Only one stretch of the records below is wanted: the lines from the one holding "Set the package" through the one holding "patch against run". Return it exactly, both ends included.

Entries provided -
----

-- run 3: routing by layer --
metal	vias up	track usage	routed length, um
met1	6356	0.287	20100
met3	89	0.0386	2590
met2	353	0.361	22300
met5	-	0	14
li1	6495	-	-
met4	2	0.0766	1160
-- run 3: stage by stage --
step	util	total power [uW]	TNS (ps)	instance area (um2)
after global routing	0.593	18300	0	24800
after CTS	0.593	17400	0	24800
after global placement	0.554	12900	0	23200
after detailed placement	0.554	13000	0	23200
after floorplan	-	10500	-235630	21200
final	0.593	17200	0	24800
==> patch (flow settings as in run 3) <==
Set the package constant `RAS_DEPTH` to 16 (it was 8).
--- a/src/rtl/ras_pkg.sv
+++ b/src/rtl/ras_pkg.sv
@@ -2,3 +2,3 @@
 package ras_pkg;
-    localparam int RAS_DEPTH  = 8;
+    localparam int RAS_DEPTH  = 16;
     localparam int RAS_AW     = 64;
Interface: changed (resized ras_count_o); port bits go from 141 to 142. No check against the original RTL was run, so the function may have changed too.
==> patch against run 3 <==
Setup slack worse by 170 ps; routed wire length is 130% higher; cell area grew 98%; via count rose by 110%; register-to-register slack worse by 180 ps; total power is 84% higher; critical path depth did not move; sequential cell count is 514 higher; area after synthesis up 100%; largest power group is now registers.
## src/rtl/encoder_fec_pkg.sv

```systemverilog
// Shared encoder datapath constants and types.
// Holds the FIFO threshold defaults and the level-width helper.
package encoder_fec_pkg;

  localparam int unsigned DATA_WIDTH      = 8;
  localparam int unsigned ENTRIES_BUFFER  = 16;
  localparam int unsigned HALF_CLK_PERIOD = 5;

  localparam int unsigned FIFO_AF_DEFAULT = 12;
  localparam int unsigned FIFO_AE_DEFAULT = 3;

  typedef logic [DATA_WIDTH-1:0] message_data_t;

  typedef struct packed {
    logic overflow;
    logic underflow;
  } fifo_err_t;

  // Width needed to hold an occupancy of 0..entries inclusive.
  function automatic int unsigned fifo_lw(input int unsigned entries);
    return $clog2(entries + 1);
  endfunction

endpackage

```

## src/rtl/fifo_flags_if.sv

```systemverilog
// Handshake, data, threshold and status bundle of fifo_flags.
// The master is the user of the FIFO; the slave is the FIFO itself.
interface fifo_flags_if
  import encoder_fec_pkg::*;
#(
  parameter int unsigned WIDTH   = DATA_WIDTH,
  parameter int unsigned ENTRIES = ENTRIES_BUFFER
);
  localparam int unsigned LW = fifo_lw(ENTRIES);

  logic             wr_en;
  logic [WIDTH-1:0] data_in;
  logic             rd_en;
  logic [WIDTH-1:0] data_out;
  logic             rd_valid;
  logic             empty;
  logic             full;
  logic             almost_full;
  logic             almost_empty;
  logic [LW-1:0]    level;
  logic [LW-1:0]    af_level;
  logic [LW-1:0]    ae_level;
  logic             overflow;
  logic             underflow;
  logic             clr_err;

  modport master (
    output wr_en, data_in, rd_en, af_level, ae_level, clr_err,
    input  data_out, rd_valid, empty, full, almost_full, almost_empty,
           level, overflow, underflow
  );

  modport slave (
    input  wr_en, data_in, rd_en, af_level, ae_level, clr_err,
    output data_out, rd_valid, empty, full, almost_full, almost_empty,
           level, overflow, underflow
  );

endinterface

```

## src/rtl/fifo_flags_ptr.sv

```systemverilog
// Wrapping pointer counter for arbitrary depth: counts 0..ENTRIES-1, then
// returns to 0 explicitly.
module fifo_flags_ptr #(
  parameter int unsigned ENTRIES = 16,
  parameter int unsigned PW      = (ENTRIES > 1) ? $clog2(ENTRIES) : 1
) (
  input  logic          clk,
  input  logic          rst,
  input  logic          inc,
  output logic [PW-1:0] ptr
);

  localparam logic [PW-1:0] LAST = PW'(ENTRIES - 1);

  always_ff @(posedge clk) begin
    if (rst) begin
      ptr <= '0;
    end else if (inc) begin
      ptr <= (ptr == LAST) ? '0 : ptr + PW'(1);
    end
  end

endmodule

```

## src/rtl/fifo_flags.sv

```systemverilog
// Synchronous FIFO with arbitrary depth, optional first-word-fall-through,
// occupancy level, programmable almost-full/empty and sticky error flags.
module fifo_flags
  import encoder_fec_pkg::*;
#(
  parameter int unsigned WIDTH   = DATA_WIDTH,
  parameter int unsigned ENTRIES = ENTRIES_BUFFER,
  parameter int unsigned FWFT    = 0
) (
  input  logic         clk,
  input  logic         rst,
  fifo_flags_if.slave  bus
);

  localparam int unsigned LW = fifo_lw(ENTRIES);
  localparam int unsigned PW = (ENTRIES > 1) ? $clog2(ENTRIES) : 1;

  logic [WIDTH-1:0] mem [ENTRIES];
  logic [PW-1:0]    wr_ptr;
  logic [PW-1:0]    rd_ptr;
  logic [LW-1:0]    level_q;
  fifo_err_t        err_q;

  logic empty_c;
  logic full_c;
  logic rd_acc_c;
  logic wr_acc_c;

  // A write into a full FIFO is only taken when a pop frees a slot this cycle.
  assign empty_c  = (level_q == '0);
  assign full_c   = (level_q == LW'(ENTRIES));
  assign rd_acc_c = bus.rd_en & ~empty_c;
  assign wr_acc_c = bus.wr_en & (~full_c | rd_acc_c);

  fifo_flags_ptr #(.ENTRIES(ENTRIES), .PW(PW)) u_wr_ptr (
    .clk (clk),
    .rst (rst),
    .inc (wr_acc_c),
    .ptr (wr_ptr)
  );

  fifo_flags_ptr #(.ENTRIES(ENTRIES), .PW(PW)) u_rd_ptr (
    .clk (clk),
    .rst (rst),
    .inc (rd_acc_c),
    .ptr (rd_ptr)
  );

  // Storage is deliberately not reset.
  always_ff @(posedge clk) begin
    if (wr_acc_c && !rst) begin
      mem[wr_ptr] <= bus.data_in;
    end
  end

  always_ff @(posedge clk) begin
    if (rst) begin
      level_q <= '0;
    end else if (wr_acc_c && !rd_acc_c) begin
      level_q <= level_q + LW'(1);
    end else if (rd_acc_c && !wr_acc_c) begin
      level_q <= level_q - LW'(1);
    end
  end

  // Sticky errors; a new event beats a simultaneous clear.
  always_ff @(posedge clk) begin
    if (rst) begin
      err_q <= '0;
    end else begin
      err_q.overflow  <= (bus.wr_en & ~wr_acc_c) | (err_q.overflow & ~bus.clr_err);
      err_q.underflow <= (bus.rd_en & empty_c) | (err_q.underflow & ~bus.clr_err);
    end
  end

  generate
    if (FWFT != 0) begin : g_fwft
      assign bus.data_out = mem[rd_ptr];
      assign bus.rd_valid = ~empty_c;
    end else begin : g_std
      logic [WIDTH-1:0] dout_q;
      logic             rv_q;

      always_ff @(posedge clk) begin
        if (rst) begin
          dout_q <= '0;
          rv_q   <= 1'b0;
        end else begin
          rv_q <= rd_acc_c;
          if (rd_acc_c) begin
            dout_q <= mem[rd_ptr];
          end
        end
      end

      assign bus.data_out = dout_q;
      assign bus.rd_valid = rv_q;
    end
  endgenerate

  assign bus.level        = level_q;
  assign bus.empty        = empty_c;
  assign bus.full         = full_c;
  assign bus.almost_full  = (level_q >= bus.af_level);
  assign bus.almost_empty = (level_q <= bus.ae_level);
  assign bus.overflow     = err_q.overflow;
  assign bus.underflow    = err_q.underflow;

endmodule

```

## src/flat_wrapper.sv

```systemverilog
// flat-port wrapper written by rule: the top's interface ports become plain ports
module fifo_flags_flat import encoder_fec_pkg::*;
#(
  parameter int unsigned WIDTH   = DATA_WIDTH,
  parameter int unsigned ENTRIES = ENTRIES_BUFFER,
  parameter int unsigned FWFT    = 0
)
  (clk, rst, bus_wr_en, bus_data_in, bus_rd_en, bus_af_level, bus_ae_level, bus_clr_err, bus_data_out, bus_rd_valid, bus_empty, bus_full, bus_almost_full, bus_almost_empty, bus_level, bus_overflow, bus_underflow);
  fifo_flags_if #(.WIDTH(WIDTH), .ENTRIES(ENTRIES)) bus_i ();
  input  logic clk;
  input  logic rst;
  input wire logic [$bits(bus_i.wr_en)-1:0] bus_wr_en;
  input wire logic [$bits(bus_i.data_in)-1:0] bus_data_in;
  input wire logic [$bits(bus_i.rd_en)-1:0] bus_rd_en;
  input wire logic [$bits(bus_i.af_level)-1:0] bus_af_level;
  input wire logic [$bits(bus_i.ae_level)-1:0] bus_ae_level;
  input wire logic [$bits(bus_i.clr_err)-1:0] bus_clr_err;
  output wire logic [$bits(bus_i.data_out)-1:0] bus_data_out;
  output wire logic [$bits(bus_i.rd_valid)-1:0] bus_rd_valid;
  output wire logic [$bits(bus_i.empty)-1:0] bus_empty;
  output wire logic [$bits(bus_i.full)-1:0] bus_full;
  output wire logic [$bits(bus_i.almost_full)-1:0] bus_almost_full;
  output wire logic [$bits(bus_i.almost_empty)-1:0] bus_almost_empty;
  output wire logic [$bits(bus_i.level)-1:0] bus_level;
  output wire logic [$bits(bus_i.overflow)-1:0] bus_overflow;
  output wire logic [$bits(bus_i.underflow)-1:0] bus_underflow;
  assign bus_i.wr_en = bus_wr_en;
  assign bus_i.data_in = bus_data_in;
  assign bus_i.rd_en = bus_rd_en;
  assign bus_i.af_level = bus_af_level;
  assign bus_i.ae_level = bus_ae_level;
  assign bus_i.clr_err = bus_clr_err;
  assign bus_data_out = bus_i.data_out;
  assign bus_rd_valid = bus_i.rd_valid;
  assign bus_empty = bus_i.empty;
  assign bus_full = bus_i.full;
  assign bus_almost_full = bus_i.almost_full;
  assign bus_almost_empty = bus_i.almost_empty;
  assign bus_level = bus_i.level;
  assign bus_overflow = bus_i.overflow;
  assign bus_underflow = bus_i.underflow;
  fifo_flags #(.WIDTH(WIDTH), .ENTRIES(ENTRIES), .FWFT(FWFT)) u_core (.clk(clk), .rst(rst), .bus(bus_i));
endmodule
```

----

Answer space -
Set the package constant `RAS_DEPTH` to 16 (it was 8).
--- a/src/rtl/ras_pkg.sv
+++ b/src/rtl/ras_pkg.sv
@@ -2,3 +2,3 @@
 package ras_pkg;
-    localparam int RAS_DEPTH  = 8;
+    localparam int RAS_DEPTH  = 16;
     localparam int RAS_AW     = 64;
Interface: changed (resized ras_count_o); port bits go from 141 to 142. No check against the original RTL was run, so the function may have changed too.
==> patch against run 3 <==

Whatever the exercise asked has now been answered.